The European Court on Wednesday imposed a fine on Poland – a daily payment of 1 million euros for non-compliance with EU legislation. This money will go to the European Commission.
“By an order of the European Court, Poland is ordered to pay a daily fine of 1 million euros for refusing to suspend the operation of national legislation, which, in particular, concerns the jurisdiction of the disciplinary chamber of the Supreme Court,” it says in a document of the European Court of Justice.
The sanction against the Polish authorities was imposed “in order to avoid serious and irreparable damage to the legal order of the European Union, as well as to the values on which it is based, including the rule of law.”
The Constitutional Court of Poland, whose task is to check the compliance of other regulations with the country’s Constitution, earlier in October ruled that a number of EU laws and some European judicial decisions contradict the country’s Basic Law. The judges announced that Poland’s membership in the European Union, in their opinion, does not give the EU authorities supremacy in the judiciary and does not mean the transfer of Poland’s sovereignty. The decision of the Constitutional Court was supported by 12 out of 14 judges.
The court’s ruling runs counter to the EU’s rule of law, which is being insisted on in Brussels. This principle means that the legal norms of the EU countries in a number of areas should not be applied if they contradict the norms of European law. The European Union also does not consider the Polish Constitutional Court to be legitimate due to the influence of the ruling Law and Justice party on the appointment of judges to this body. noted Interfax.
On February 14, 2020, a law on the judicial system entered into force in Poland, which, inter alia, “prohibits Polish courts, including through disciplinary proceedings, from directly applying certain provisions of EU law protecting judicial independence”.
According to the European Commission, the Polish law “undermines the independence of Polish judges and is incompatible with the EU’s principles of the rule of law.”
The European Commission also believes that Poland is in violation of EU law by allowing the Disciplinary Chamber of the Supreme Court, whose independence is not guaranteed, to make decisions that have a direct impact on judges and how they perform their functions. These issues include the lifting of immunity of judges with a view to prosecution or detention, as well as the subsequent suspension and reduction of their salaries.

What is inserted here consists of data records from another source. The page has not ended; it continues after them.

==> src/rtl/todc_pkg.sv <==
// package: constants and types of the time of day calendar clock
package todc_pkg;
   // ---------------------------------------------
   // timing
   // ---------------------------------------------
   localparam int CLK_HZ      = 40_000_000;
   localparam int TICK_MS     = 100;
   localparam int TICK_CYC    = CLK_HZ / 1000 * TICK_MS;
   localparam int SCAN_US     = 1000;
   localparam int SCAN_CYC    = CLK_HZ / 1_000_000 * SCAN_US;
   localparam logic [2:0] LINE50_PER_TICK = 3'h5;
   localparam logic [2:0] LINE60_PER_TICK = 3'h6;
   localparam logic [19:0] DAY_TICKS      = 20'hd2f00;
   // ---------------------------------------------
   // register byte offsets
   // ---------------------------------------------
   localparam logic [7:0] A_CMD = 8'h00, A_SEC = 8'h04, A_MIN = 8'h08, A_HR = 8'h0c;
   localparam logic [7:0] A_DOW = 8'h10, A_DATE = 8'h14, A_MON = 8'h18, A_YR = 8'h1c;
   localparam logic [7:0] A_HR12 = 8'h20, A_BIN = 8'h24, A_ASEC = 8'h28, A_AMIN = 8'h2c;
   localparam logic [7:0] A_AHR = 8'h30, A_ADATE = 8'h34, A_AMON = 8'h38, A_ACTL = 8'h3c;
   localparam logic [7:0] A_RLD = 8'h40, A_RCNT = 8'h44, A_ISTAT = 8'h48, A_IMASK = 8'h4c;
   localparam logic [7:0] A_USER = 8'h50, A_TENTH = 8'h54;
   // ---------------------------------------------
   // fields, codes, reset values
   // ---------------------------------------------
   localparam int I_ABS = 0, I_REL = 1, I_PF = 2;
   localparam int C_AEN = 0, C_ADATE = 1, C_REN = 2;
   localparam logic [7:0] ST_READY = 8'hee, ST_ACK = 8'hff;
   localparam logic [7:0] CM_OFF = 8'he0, CM_D12 = 8'he1, CM_D24 = 8'he2, CM_DDATE = 8'he3;
   localparam logic [7:0] CM_DUSER = 8'he4, CM_XTAL = 8'he5, CM_L50 = 8'he6, CM_L60 = 8'he7;
   localparam logic [7:0] CM_IDIS = 8'he8;
   localparam logic [7:0] R_ONE = 8'h01, R_ZERO = 8'h00, MAX_SEC = 8'h59, MAX_HR = 8'h23;
   localparam logic [7:0] MAX_MON = 8'h12;
   localparam logic [3:0] MAX_TENTH = 4'h9, BLANK = 4'hf;
   localparam logic [2:0] MAX_DOW = 3'h7, LAST_DIGIT = 3'h5;

   typedef enum logic [1:0] {TB_XTAL, TB_L50, TB_L60} todc_tb_t;
   typedef enum logic [2:0] {DM_OFF, DM_12, DM_24, DM_DATE, DM_USER} todc_dm_t;
   typedef enum logic {CS_READY, CS_ACK} todc_cs_t;

   typedef struct packed {
      logic [7:0] sec, min, hr, date, mon, yr;
      logic [2:0] dow;
      logic [3:0] tenth;
   } todc_time_t;

   // ---------------------------------------------
   // block state, one register set
   // ---------------------------------------------
   typedef struct packed {
      logic                 ln1, ln2, ln3, pf1, pf2;
      todc_tb_t             tb;
      logic [21:0]          div;
      logic [2:0]           lcnt;
      todc_time_t           t;
      todc_time_t           al;
      logic [2:0]           actl;
      logic [19:0]          rld, rcnt;
      logic [2:0]           ist, imsk;
      logic [23:0]          user;
      todc_dm_t             dm;
      todc_cs_t             cs;
      logic [15:0]          scan;
      logic [2:0]           dig;
      logic [31:0]          prdata;
      logic                 pready, pslverr, irq;
      logic [3:0]           bcd;
      logic                 tind, dind, am, pm;
   } todc_state_t;

   // ---------------------------------------------
   // bcd helpers
   // ---------------------------------------------
   function automatic logic [8:0] bcd_inc(input logic [7:0] v, input logic [7:0] lo,
                                          input logic [7:0] hi);
      if (v >= hi) return {1'b1, lo};
      if (v[3:0] == 4'h9) return {1'b0, 4'(v[7:4] + 4'h1), 4'h0};
      return {1'b0, 8'(v + 8'h01)};
   endfunction : bcd_inc

   function automatic logic [6:0] bcd2bin(input logic [7:0] v);
      logic [7:0] t;
      t = {4'h0, v[7:4]};
      return 7'((t << 3) + (t << 1) + {4'h0, v[3:0]});
   endfunction : bcd2bin

   // year 00 is a leap year, which holds for the whole 2000-2099 span
   function automatic logic [7:0] mon_days(input logic [7:0] m, input logic [7:0] y);
      logic [6:0] yb;
      yb = bcd2bin(y);
      unique case (m)
         8'h02:                      return (yb[1:0] == 2'h0) ? 8'h29 : 8'h28;
         8'h04, 8'h06, 8'h09, 8'h11: return 8'h30;
         default:                    return 8'h31;
      endcase
   endfunction : mon_days
endpackage : todc_pkg

==> src/rtl/todc_top.sv <==
// module: time of day calendar clock with apb registers and display scan
//
// Implementation choices: the placing of the registers and register access over APB.
`timescale 1ns/1ps
module todc_top #(
   parameter int TICK_CYCLES = todc_pkg::TICK_CYC,
   parameter int SCAN_CYCLES = todc_pkg::SCAN_CYC
) (
   // clock and reset
   input  wire logic        CLK_SYS_I,
   input  wire logic        RESETN_I,
   // apb slave
   input  wire logic        PSEL_I,
   input  wire logic        PENABLE_I,
   input  wire logic        PWRITE_I,
   input  wire logic [7:0]  PADDR_I,
   input  wire logic [31:0] PWDATA_I,
   output logic      [31:0] PRDATA_O,
   output logic             PREADY_O,
   output logic             PSLVERR_O,
   // pins
   input  wire logic        LINE_TB_I,
   input  wire logic        POWER_FAIL_I,
   output logic             IRQ_OUT_O,
   // display
   output logic      [2:0]  DIGIT_SELECT_O,
   output logic      [3:0]  BCD_O,
   output logic             TIME_IND_O,
   output logic             DATE_IND_O,
   output logic             AM_O,
   output logic             PM_O
);
   // ---------------------------------------------
   // state
   // ---------------------------------------------
   todc_pkg::todc_state_t s_q, s_d;
   logic        tick_w, abs_w, rel_w, wr_w, rd_w, hit_w;
   logic [7:0]  h12_w, wd_w;
   logic [16:0] bin_w;
   logic [8:0]  c_s, c_m, c_h, c_d, c_mo, c_y;
   logic [23:0] disp_w;
   todc_pkg::todc_time_t nt_w;

   always_comb begin
      s_d    = s_q;
      tick_w = 1'b0;
      abs_w  = 1'b0;
      rel_w  = 1'b0;
      hit_w  = 1'b0;
      wd_w   = PWDATA_I[7:0];
      wr_w   = PSEL_I && PENABLE_I && s_q.pready && PWRITE_I;
      rd_w   = PSEL_I && PENABLE_I && s_q.pready && !PWRITE_I;
      // ---------------------------------------------
      // synchronisers
      // ---------------------------------------------
      s_d.ln1 = LINE_TB_I;
      s_d.ln2 = s_q.ln1;
      s_d.ln3 = s_q.ln2;
      s_d.pf1 = POWER_FAIL_I;
      s_d.pf2 = s_q.pf1;
      // ---------------------------------------------
      // tenth tick
      // ---------------------------------------------
      if (s_q.tb == todc_pkg::TB_XTAL) begin
         s_d.lcnt = 3'h0;
         if (s_q.div >= 22'(TICK_CYCLES - 1)) begin
            s_d.div = 22'h0;
            tick_w  = 1'b1;
         end else begin
            s_d.div = s_q.div + 22'h1;
         end
      end else begin
         s_d.div = 22'h0;
         if (s_q.ln2 && !s_q.ln3) begin
            if (s_q.lcnt >= ((s_q.tb == todc_pkg::TB_L50) ? todc_pkg::LINE50_PER_TICK
                                                           : todc_pkg::LINE60_PER_TICK) - 3'h1) begin
               s_d.lcnt = 3'h0;
               tick_w   = 1'b1;
            end else begin
               s_d.lcnt = s_q.lcnt + 3'h1;
            end
         end
      end
      // ---------------------------------------------
      // calendar: each carry ripples upward
      // ---------------------------------------------
      nt_w = s_q.t;
      c_s  = todc_pkg::bcd_inc(s_q.t.sec, todc_pkg::R_ZERO, todc_pkg::MAX_SEC);
      c_m  = todc_pkg::bcd_inc(s_q.t.min, todc_pkg::R_ZERO, todc_pkg::MAX_SEC);
      c_h  = todc_pkg::bcd_inc(s_q.t.hr, todc_pkg::R_ZERO, todc_pkg::MAX_HR);
      c_d  = todc_pkg::bcd_inc(s_q.t.date, todc_pkg::R_ONE, todc_pkg::mon_days(s_q.t.mon, s_q.t.yr));
      c_mo = todc_pkg::bcd_inc(s_q.t.mon, todc_pkg::R_ONE, todc_pkg::MAX_MON);
      c_y  = todc_pkg::bcd_inc(s_q.t.yr, todc_pkg::R_ZERO, 8'h99);
      if (tick_w) begin
         if (s_q.t.tenth >= todc_pkg::MAX_TENTH) begin
            nt_w.tenth = 4'h0;
            nt_w.sec   = c_s[7:0];
            if (c_s[8]) begin
               nt_w.min = c_m[7:0];
               if (c_m[8]) begin
                  nt_w.hr = c_h[7:0];
                  if (c_h[8]) begin
                     nt_w.dow  = (s_q.t.dow >= todc_pkg::MAX_DOW) ? 3'h1 : s_q.t.dow + 3'h1;
                     nt_w.date = c_d[7:0];
                     if (c_d[8]) begin
                        nt_w.mon = c_mo[7:0];
                        if (c_mo[8]) begin
                           nt_w.yr = c_y[7:0];
                        end
                     end
                  end
               end
            end
            // compare on the second edge so a match fires once
            hit_w = (nt_w.sec == s_q.al.sec) && (nt_w.min == s_q.al.min) && (nt_w.hr == s_q.al.hr)
                    && (!s_q.actl[todc_pkg::C_ADATE]
                        || ((nt_w.date == s_q.al.date) && (nt_w.mon == s_q.al.mon)));
            abs_w = hit_w && s_q.actl[todc_pkg::C_AEN];
         end else begin
            nt_w.tenth = s_q.t.tenth + 4'h1;
         end
      end
      s_d.t = nt_w;
      // ---------------------------------------------
      // relative down counter
      // ---------------------------------------------
      if (tick_w && s_q.actl[todc_pkg::C_REN]) begin
         if (s_q.rcnt <= 20'h1) begin
            rel_w  = 1'b1;
            s_d.rcnt = s_q.rld;
         end else begin
            s_d.rcnt = s_q.rcnt - 20'h1;
         end
      end
      // ---------------------------------------------
      // apb slave, one wait state
      // ---------------------------------------------
      s_d.pready  = PSEL_I && PENABLE_I && !s_q.pready;
      s_d.pslverr = 1'b0;
      if (!s_q.pready && PSEL_I && PENABLE_I) begin
         unique case (PADDR_I)
            todc_pkg::A_CMD:   s_d.prdata = {24'h0, (s_q.cs == todc_pkg::CS_ACK) ? todc_pkg::ST_ACK
                                                                                : todc_pkg::ST_READY};
            todc_pkg::A_SEC:   s_d.prdata = {24'h0, s_q.t.sec};
            todc_pkg::A_MIN:   s_d.prdata = {24'h0, s_q.t.min};
            todc_pkg::A_HR:    s_d.prdata = {24'h0, s_q.t.hr};
            todc_pkg::A_DOW:   s_d.prdata = {29'h0, s_q.t.dow};
            todc_pkg::A_DATE:  s_d.prdata = {24'h0, s_q.t.date};
            todc_pkg::A_MON:   s_d.prdata = {24'h0, s_q.t.mon};
            todc_pkg::A_YR:    s_d.prdata = {24'h0, s_q.t.yr};
            todc_pkg::A_HR12:  s_d.prdata = {24'h0, h12_w};
            todc_pkg::A_BIN:   s_d.prdata = {15'h0, bin_w};
            todc_pkg::A_ASEC:  s_d.prdata = {24'h0, s_q.al.sec};
            todc_pkg::A_AMIN:  s_d.prdata = {24'h0, s_q.al.min};
            todc_pkg::A_AHR:   s_d.prdata = {24'h0, s_q.al.hr};
            todc_pkg::A_ADATE: s_d.prdata = {24'h0, s_q.al.date};
            todc_pkg::A_AMON:  s_d.prdata = {24'h0, s_q.al.mon};
            todc_pkg::A_ACTL:  s_d.prdata = {29'h0, s_q.actl};
            todc_pkg::A_RLD:   s_d.prdata = {12'h0, s_q.rld};
            todc_pkg::A_RCNT:  s_d.prdata = {12'h0, s_q.rcnt};
            todc_pkg::A_ISTAT: s_d.prdata = {29'h0, s_q.ist};
            todc_pkg::A_IMASK: s_d.prdata = {29'h0, s_q.imsk};
            todc_pkg::A_USER:  s_d.prdata = {8'h0, s_q.user};
            todc_pkg::A_TENTH: s_d.prdata = {28'h0, s_q.t.tenth};
            default: begin
               s_d.prdata  = 32'h0;
               s_d.pslverr = 1'b1;
            end
         endcase
      end
      if (rd_w && PADDR_I == todc_pkg::A_CMD) begin
         s_d.cs = todc_pkg::CS_READY;
      end
      if (wr_w) begin
         unique case (PADDR_I)
            todc_pkg::A_CMD: begin
               // commands while the ack is unread are refused
               if (s_q.cs == todc_pkg::CS_READY && wd_w != todc_pkg::ST_ACK) begin
                  s_d.cs = todc_pkg::CS_ACK;
                  unique case (wd_w)
                     todc_pkg::CM_OFF:   s_d.dm = todc_pkg::DM_OFF;
                     todc_pkg::CM_D12:   s_d.dm = todc_pkg::DM_12;
                     todc_pkg::CM_D24:   s_d.dm = todc_pkg::DM_24;
                     todc_pkg::CM_DDATE: s_d.dm = todc_pkg::DM_DATE;
                     todc_pkg::CM_DUSER: s_d.dm = todc_pkg::DM_USER;
                     todc_pkg::CM_XTAL:  s_d.tb = todc_pkg::TB_XTAL;
                     todc_pkg::CM_L50:   s_d.tb = todc_pkg::TB_L50;
                     todc_pkg::CM_L60:   s_d.tb = todc_pkg::TB_L60;
                     todc_pkg::CM_IDIS:  s_d.imsk = 3'h0;
                     default:            s_d.cs = todc_pkg::CS_READY;
                  endcase
               end
            end
            todc_pkg::A_SEC: begin
               s_d.t.sec   = wd_w;
               s_d.t.tenth = 4'h0;
               s_d.div     = 22'h0;
            end
            todc_pkg::A_MIN:   s_d.t.min = wd_w;
            todc_pkg::A_HR:    s_d.t.hr = wd_w;
            todc_pkg::A_DOW:   s_d.t.dow = wd_w[2:0];
            todc_pkg::A_DATE:  s_d.t.date = wd_w;
            todc_pkg::A_MON:   s_d.t.mon = wd_w;
            todc_pkg::A_YR:    s_d.t.yr = wd_w;
            todc_pkg::A_ASEC:  s_d.al.sec = wd_w;
            todc_pkg::A_AMIN:  s_d.al.min = wd_w;
            todc_pkg::A_AHR:   s_d.al.hr = wd_w;
            todc_pkg::A_ADATE: s_d.al.date = wd_w;
            todc_pkg::A_AMON:  s_d.al.mon = wd_w;
            todc_pkg::A_ACTL:  s_d.actl = wd_w[2:0];
            todc_pkg::A_RLD: begin
               s_d.rld  = (PWDATA_I[19:0] == 20'h0) ? 20'h1
                        : (PWDATA_I[19:0] > todc_pkg::DAY_TICKS) ? todc_pkg::DAY_TICKS : PWDATA_I[19:0];
               s_d.rcnt = s_d.rld;
            end
            todc_pkg::A_IMASK: s_d.imsk = wd_w[2:0];
            todc_pkg::A_USER:  s_d.user = PWDATA_I[23:0];
            default: ;
         endcase
      end
      // ---------------------------------------------
      // interrupts: set wins over write-one clear
      // ---------------------------------------------
      s_d.ist = s_q.ist & ~((wr_w && PADDR_I == todc_pkg::A_ISTAT) ? wd_w[2:0] : 3'h0);
      s_d.ist[todc_pkg::I_ABS] = s_d.ist[todc_pkg::I_ABS] | abs_w;
      s_d.ist[todc_pkg::I_REL] = s_d.ist[todc_pkg::I_REL] | rel_w;
      s_d.ist[todc_pkg::I_PF]  = s_d.ist[todc_pkg::I_PF] | s_q.pf2;
      s_d.irq = |(s_q.ist & s_q.imsk);
      // ---------------------------------------------
      // display scan
      // ---------------------------------------------
      if (s_q.scan >= 16'(SCAN_CYCLES - 1)) begin
         s_d.scan = 16'h0;
         s_d.dig  = (s_q.dig >= todc_pkg::LAST_DIGIT) ? 3'h0 : s_q.dig + 3'h1;
      end else begin
         s_d.scan = s_q.scan + 16'h1;
      end
      unique case (s_q.dm)
         todc_pkg::DM_12:   disp_w = {h12_w & 8'h7f, s_q.t.min, s_q.t.sec};
         todc_pkg::DM_24:   disp_w = {s_q.t.hr, s_q.t.min, s_q.t.sec};
         todc_pkg::DM_DATE: disp_w = {s_q.t.mon, s_q.t.date, s_q.t.yr};
         todc_pkg::DM_USER: disp_w = s_q.user;
         default:           disp_w = {6{todc_pkg::BLANK}};
      endcase
      s_d.bcd  = disp_w[{s_d.dig, 2'h0} +: 4]; // nibble moves with its digit select
      s_d.tind = (s_q.dm == todc_pkg::DM_12) || (s_q.dm == todc_pkg::DM_24);
      s_d.dind = (s_q.dm == todc_pkg::DM_DATE);
      s_d.pm   = s_d.tind && h12_w[7];
      s_d.am   = s_d.tind && !h12_w[7];
   end

   // ---------------------------------------------
   // 12-hour and binary views of the bcd time
   // ---------------------------------------------
   logic [6:0] hb_w, hm_w;
   always_comb begin
      hb_w  = todc_pkg::bcd2bin(s_q.t.hr);
      hm_w  = (hb_w == 7'h0) ? 7'd12 : (hb_w > 7'd12) ? 7'(hb_w - 7'd12) : hb_w;
      h12_w = {hb_w >= 7'd12, (hm_w >= 7'd10) ? {3'h1, 4'(hm_w - 7'd10)} : {3'h0, hm_w[3:0]}};
      bin_w = 17'(17'(hb_w) * 17'd3600 + 17'(todc_pkg::bcd2bin(s_q.t.min)) * 17'd60
                  + 17'(todc_pkg::bcd2bin(s_q.t.sec)));
   end

   always_ff @(posedge CLK_SYS_I) begin
      if (!RESETN_I) begin
         s_q        <= '0;
         s_q.tb     <= todc_pkg::TB_XTAL;
         s_q.t.dow  <= 3'h1;
         s_q.t.date <= todc_pkg::R_ONE;
         s_q.t.mon  <= todc_pkg::R_ONE;
         s_q.al.date <= todc_pkg::R_ONE;
         s_q.al.mon <= todc_pkg::R_ONE;
         s_q.rld    <= 20'h1;
         s_q.rcnt   <= 20'h1;
         s_q.ist    <= 3'h4;
         s_q.dm     <= todc_pkg::DM_OFF;
         s_q.cs     <= todc_pkg::CS_READY;
         s_q.bcd    <= todc_pkg::BLANK;
      end else begin
         s_q <= s_d;
      end
   end

   assign PRDATA_O       = s_q.prdata;
   assign PREADY_O       = s_q.pready;
   assign PSLVERR_O      = s_q.pslverr;
   assign IRQ_OUT_O      = s_q.irq;
   assign DIGIT_SELECT_O = s_q.dig;
   assign BCD_O          = s_q.bcd;
   assign TIME_IND_O     = s_q.tind;
   assign DATE_IND_O     = s_q.dind;
   assign AM_O           = s_q.am;
   assign PM_O           = s_q.pm;
endmodule : todc_top

==> config.mk <==
export PLATFORM = sky130hd
export DESIGN_NAME = todc_top
export DESIGN_NICKNAME = d
export VERILOG_FILES = /design/src/rtl/todc_pkg.sv /design/src/rtl/todc_top.sv
export SDC_FILE = /design/constraint.sdc
export NUM_CORES = 1
export LEC_CHECK = 0
export BUFFER_PORTS_ARGS = -buffer_cell sky130_fd_sc_hd__buf_2
export CORE_MARGIN = 2
export CORE_UTILIZATION = 35
export CTS_CLUSTER_SIZE = 14
export DETAILED_ROUTE_END_ITERATION = 8
export GPL_TIMING_DRIVEN = 0
export PLACE_DENSITY = 0.55
export SLEW_MARGIN = 15
export SYNTH_ARGS = -nofsm -noshare
export SYNTH_HDL_FRONTEND = slang
export SYNTH_SLANG_ARGS = --single-unit
==> constraint.sdc <==
create_clock -name CLK_SYS_I -period 8.3 [get_ports CLK_SYS_I]
set_input_delay 1.66 -clock CLK_SYS_I [delete_from_list [all_inputs] [get_ports CLK_SYS_I]]
set_output_delay 1.66 -clock CLK_SYS_I [all_outputs]
set_load 0.005 [all_outputs]
==> summary.md, run 1 <==
| Metric | Value |
|---|---|
| Reg2reg path depth | 20 |
| Fin area | about 21000 sq um |
| Drt first pass iters | 6 |
| Period utilization | about four fifths |
| CTS root buffer | clkbuf_16 |
| Post-CTS setup buffer count | 0 |
| VDD IR max | 0.171 mV |
| Die height | 235 um |
| FFs w/ async S/R, synth | 0% |
| Fill cell count | 5532 |
| Hold Startpoint | s_q[276] |
| Initial antenna violation count | 1 |
| CP endpoint | PRDATA_O[14] |
| First DRT Iteration DRCs | between 2000 and 2500 |
| Syn avg cell area | 7.46 sq um |
| Per-cell routed wire length | about 25 um |
| Final ANT Viol Nets | 0 |
| Drt drc | 0 |
| # diodes | 0 |
| H-tree depth | 2 |
| Resized Gates After CTS | 0 |
| Clock Skew | about 0.025 ns |
| Vias/cell | 6.05 |
| Placed insts | 3263 |
| Die W | 235 um |
| CTS tree | built |
| Share of post-route cells with drive strength above 1 | 7.82% |
| Overall Power | about 3000 uW |
| R2r setup slk | between 1.5 and 2 ns |
| Synth area leaders | dfxtp_1, ha_1, nand2_1 |
| Sw Share | between 20 and 25% |
| Status | finished, final reports clean |
| Routed vias | about 20000 |
| Max Buffers Root-to-Sink | 3 |
| Cts-stage hold buffer count | 0 |
| Synth cell types | 84 |
| Min-Delay Path Class | reg -> reg |
| EDFF count, synth | 0 |
| Crit Path Class | reg -> reg |
| Hold_ws | 0.424 ns |
| Maximum Capacitance Violations | 0 |
| Placed instance area | a little under 20000 sq um |
| Crit path launch type | register |
| Post-synthesis sequential area ratio | 27.7% |
| Worst skew pair latency | 0.57 ns |
| Cell internal power dissipation | 2300 uW |
| GRT Util Overall | between 20% and 30% |
| Die ar. | about 55000 sq um |
| Initial Utilization | a little over a third |
| Largest net degree at the start of global routing | 13 |
| Detailed Route WL | between 80000 and 90000 um |
| Maximum clock frequency | between 100 and 150 MHz |
| Row count | 84 |
| Post-Syn Area | between 15000 and 20000 sq um |
| Critical path data arrival time | a little over 7 ns |
| Area leader, netlist | dfxtp_1 |
| Clock share of power | a little over half |
| Power per cell area | roughly 140 nW/um^2 |
| Ys Warns | 0 |
| Final Net Count | 2800 |
| Vias in the first global route | 18900 |
| IO Pins | between 90 and 100 |
| Rel. slew slack | roughly a fifth |
| CP startpoint | s_q[229] |
| Clock transition at path regs | ~0.05 ns |
| Top FF cell, synth | dfxtp_1 |
| RSZ-0062 raised after global routing | no |
| Slew @ Worst Pin | about 1.2 ns |
| Placer Congestion | roughly 1.0 |
| P_sw | roughly 740 uW |
| Gate Count Post-Synth | 2496 |
| # setup viols final | 0 |
| Layout area overhead | 13.2% |
| CTS buffer count | 34 |
| Seq pwr share | roughly 42% |
| Comb pwr share | just under 6% |
| Yosys reg bits | between 200 and 300 |
| Data required time at the worst endpoint | just under 9 ns |
| Max-slew violation count | 0 |
| Crit Reg-Reg Startpoint | s_q[229] |
| Worst Setup End Kind | register |
| Fin crit period | between 6 and 7 ns |
| First-pass GRT wire length | ~120000 um |
| IO Port Bufs | 71 |
| Fin cells | about 3300 |
| Hold Vio Cnt, Final | 0 |
| Post-DP HPWL | between 60000 and 70000 um |
| Area share of the largest cell type after synthesis | 27.7% |
| FF-to-FF End | PRDATA_O[14] |
| GRT overflow | 0 |
| Placeable core region | 52600 sq um |
| Worst-path maximum fanout | 9 |
| LEAKAGE | between 0.008 and 0.009 uW |
| Total clock sinks | around 260 |
| Final setup TNS | 0 ns |
| Worst hold stages | 1 |
[worst max-delay path, cell delays in order, from the launching register on]
cell and delay, ns:
dfxtp_1 0.68, inv_1 0.29, fa_1 0.59, fa_1 0.49
nor2b_1 0.20, o21ai_0 0.18, xnor2_1 0.64, inv_1 0.21
ha_1 0.24, ha_1 0.28, ha_1 0.32, fa_1 0.47
xor2_1 0.16, ha_1 0.29, ha_1 0.35, or3_1 0.35
o21ai_0 0.08, a21oi_1 0.09, xor2_1 0.44, a21oi_1 0.15
nor2_1 0.10
[flip-flops by register name, summed over array words and instances, names as in the netlist]
signal / count
IRQ_OUT_O: 1
TIME_IND_O: 1
s_q: 217
DATE_IND_O: 1
PRDATA_O: 24
PSLVERR_O: 1
BCD_O: 4
PREADY_O: 1
DIGIT_SELECT_O: 3
PM_O: 1
AM_O: 1
s_d: 3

The EC believes that the very prospect for judges to appear before a court before a body whose independence is not guaranteed creates a “deterrent effect” for judges and may affect their own independence, wrote agency Swissinfo.ch. “The Commission believes that this seriously undermines the independence of the judiciary and the obligation to provide effective legal protection, and hence the legal order of the EU as a whole,” said in Brussels.
This month, former President of the EU Council, ex-Prime Minister of Poland and leader of the Polish opposition, Donald Tusk, called on fellow citizens to oppose the court’s decision on the priority of Polish law over EU law. “We have to save Poland, no one will do it for us,” he said. Protest actions passed in several cities of Poland, thousands of people took part in them.